Standard abbreviations
- ISO 4: Crux Math.

Indexing
- ISSN: 1706-8142 (print) 1496-4309 (web)

Links
- Journal homepage;

= Crux Mathematicorum =

Crux Mathematicorum is a scientific journal of mathematics published by the Canadian Mathematical Society. It contains mathematical problems for secondary school and undergraduate students. Its editor-in-chief is Kseniya Garaschuk.

The journal was established in 1975, under the name Eureka, by the Carleton-Ottawa Mathematics Association, with Léo Sauvé as its first editor-in-chief. It took the name Crux Mathematicorum with its fourth volume, in 1978, to avoid confusion with another journal Eureka published by the Cambridge University Mathematical Society. The Canadian Mathematical Society took over the journal in 1985, and soon afterwards G.W. (Bill) Sands became its new editor. Bruce L. R. Shawyer took over as editor in 1996. In 1997 it merged with another journal founded in 1988, Mathematical Mayhem, to become Crux Mathematicorum with Mathematical Mayhem. Jim Totten became editor in 2003, and Václav (Vazz) Linek replaced him in 2008.
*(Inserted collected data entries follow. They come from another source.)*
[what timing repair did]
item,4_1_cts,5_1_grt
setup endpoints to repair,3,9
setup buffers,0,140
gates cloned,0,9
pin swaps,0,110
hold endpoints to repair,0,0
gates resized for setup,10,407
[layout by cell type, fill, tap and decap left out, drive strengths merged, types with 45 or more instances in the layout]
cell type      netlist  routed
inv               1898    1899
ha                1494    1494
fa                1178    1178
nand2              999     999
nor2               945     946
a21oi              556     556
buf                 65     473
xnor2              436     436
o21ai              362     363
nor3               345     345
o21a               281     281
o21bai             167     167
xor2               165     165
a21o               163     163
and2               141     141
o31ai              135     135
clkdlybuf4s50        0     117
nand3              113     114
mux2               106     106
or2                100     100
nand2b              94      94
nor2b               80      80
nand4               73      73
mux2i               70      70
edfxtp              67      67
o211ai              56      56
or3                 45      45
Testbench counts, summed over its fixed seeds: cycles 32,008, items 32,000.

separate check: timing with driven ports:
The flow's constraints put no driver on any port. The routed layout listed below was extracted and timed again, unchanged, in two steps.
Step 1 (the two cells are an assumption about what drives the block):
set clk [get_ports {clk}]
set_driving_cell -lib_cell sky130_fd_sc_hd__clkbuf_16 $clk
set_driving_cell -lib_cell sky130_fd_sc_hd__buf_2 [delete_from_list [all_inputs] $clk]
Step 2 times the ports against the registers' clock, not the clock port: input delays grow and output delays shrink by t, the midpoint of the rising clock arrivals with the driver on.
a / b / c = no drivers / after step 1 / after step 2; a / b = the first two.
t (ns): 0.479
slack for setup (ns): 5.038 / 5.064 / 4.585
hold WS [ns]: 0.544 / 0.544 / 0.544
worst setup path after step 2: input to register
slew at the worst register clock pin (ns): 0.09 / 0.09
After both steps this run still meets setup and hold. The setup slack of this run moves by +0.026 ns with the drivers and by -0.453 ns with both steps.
Background: an optimization exercise with open tools, aiming at small area. Do not read the settings as production practice. In this exercise RTL edits were held to simulation tests only and were not proved equivalent to the original. Power is estimated from default activity; no workload was simulated.

==> flow/design.v <==
module pwm_cmd_rom (
    input  wire [15:0] sr,      
    input  wire [4:0]  z,       
    output wire        hit,     
    output wire [3:0]  f_start, 
    input  wire [3:0]  f,       
    input  wire [4:0]  n,       
    output wire        f_bit,   
    output wire [4:0]  f_len,   
    output wire [3:0]  f_next   
);
    wire k_00001f05 = (z == 5'd16) && (sr == 16'h1f05);
    wire k_0000abcd = (z == 5'd16) && (sr == 16'habcd);
    wire k_0000e70e = (z == 5'd16) && (sr == 16'he70e);
    wire k_0000e716 = (z == 5'd16) && (sr == 16'he716);
    wire k_0000e72a = (z == 5'd16) && (sr == 16'he72a);
    wire k_0000e731 = (z == 5'd16) && (sr == 16'he731);
    wire k_8000b3c1 = (z == 5'd15) && (sr == 16'hb3c1);
    assign hit = k_00001f05 | k_0000abcd | k_0000e70e | k_0000e716 | k_0000e72a | k_0000e731 | k_8000b3c1;
    assign f_start[0] = k_00001f05 | k_0000e72a;
    assign f_start[1] = k_0000e70e | k_0000e716 | k_0000e72a | k_8000b3c1;
    assign f_start[2] = k_0000e70e | k_0000e72a | k_0000e731;
    assign f_start[3] = k_00001f05 | k_0000e731 | k_8000b3c1;
    assign f_len[0] = (f[0] & !f[3]) | (f[2]) | (!f[0] & f[3]) | (!f[0] & f[1]);
    assign f_len[1] = (!f[0] & !f[1] & !f[2]) | (f[0] & f[1] & !f[2] & !f[3]) | (f[0] & !f[1] & f[2]) | (!f[0] & f[1] & f[3]);
    assign f_len[2] = (f[0] & !f[1] & !f[2] & f[3]) | (!f[0] & f[1] & !f[2]) | (!f[0] & !f[1] & f[2]) | (f[1] & f[2] & !f[3]);
    assign f_len[3] = (!f[0] & f[1] & f[3]);
    assign f_len[4] = (f[1] & !f[3]) | (!f[1] & f[2]) | (!f[0] & !f[2] & f[3]);
    assign f_next[0] = (!f[0]) | (!f[1] & !f[3]) | (!f[2] & f[3]);
    assign f_next[1] = (f[0] & !f[1]) | (!f[0] & f[1]) | (!f[2] & f[3]);
    assign f_next[2] = (f[0] & !f[2]) | (!f[0] & f[2]) | (!f[1] & f[3]) | (f[0] & !f[1]);
    assign f_next[3] = (f[0] & !f[1]) | (f[1] & f[2]) | (f[3]);
    assign f_bit = (!f[0] & f[1] & !f[2] & f[3]) | (n[0] & !n[1] & !n[2] & !n[4] & !f[0] & f[1]) | (!n[0] & !n[1] & n[2] & !n[3] & !f[2]) | (n[2] & n[4] & !f[2]) | (!n[1] & n[2] & n[3] & f[0] & !f[2]) | (n[2] & n[4] & !f[1]) | (!n[1] & n[2] & n[3] & f[0] & !f[1]) | (n[0] & n[2] & !n[3] & f[0] & f[1] & f[2]) | (n[0] & !n[1] & !n[2] & n[3] & f[1] & f[2]) | (n[2] & n[4] & f[0]) | (!n[0] & !n[3] & !n[4] & !f[1] & f[2] & f[3]) | (n[1] & n[2] & n[3] & !f[0] & !f[3]) | (n[1] & n[4] & f[0] & !f[1]) | (n[1] & !n[2] & !n[3] & f[0] & f[1] & !f[2]) | (!n[0] & !n[2] & n[3] & !f[0] & f[2] & !f[3]) | (!n[3] & !n[4] & !f[0] & !f[1] & f[2] & f[3]) | (!n[2] & !n[3] & !n[4] & f[0] & !f[1] & f[2] & !f[3]) | (n[0] & f[0] & !f[1] & !f[2]) | (n[0] & !n[1] & !n[2] & !n[4] & !f[0] & f[2]) | (n[1] & n[4] & !f[2] & f[3]) | (n[0] & !n[2] & f[1] & f[3]) | (!n[0] & n[2] & f[1] & f[3]) | (n[1] & n[2] & n[3] & f[1] & f[2]) | (!n[0] & !f[0] & !f[1] & !f[2] & !f[3]) | (!n[1] & n[2] & n[3] & !f[1] & !f[2]) | (n[1] & n[2] & n[3] & !f[0] & f[2]) | (n[1] & !n[2] & !n[3] & !n[4] & !f[0] & f[1] & f[2] & !f[3]) | (!n[0] & !n[1] & n[2] & f[0] & !f[1]) | (!n[1] & f[0] & !f[1] & !f[2] & f[3]) | (!n[0] & n[1] & n[3] & !f[0] & !f[3]) | (n[0] & !n[1] & n[3] & !f[0] & f[1] & f[2]) | (!n[0] & n[1] & n[3] & f[0] & f[1] & f[2]) | (n[0] & n[1] & n[2] & !f[0] & f[1] & !f[2]) | (!n[0] & n[1] & n[3] & !f[0] & !f[1] & f[2]) | (!n[0] & !n[1] & !n[2] & !n[3] & !n[4] & !f[1] & f[2]);
endmodule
Ross Honsberger writes that "for interesting elementary problems, this publication is in a class by itself". The journal is also known for reviving interest in Japanese temple geometry problems by publishing a series of them beginning in 1984. The website IMOmath.com has made available problems involving inequalities from its first four volumes and calls the publication "the best problem solving journal all over the world". Since January 2019, Crux Mathematicorum became a free online publication thanks to the support of the Intact Foundation.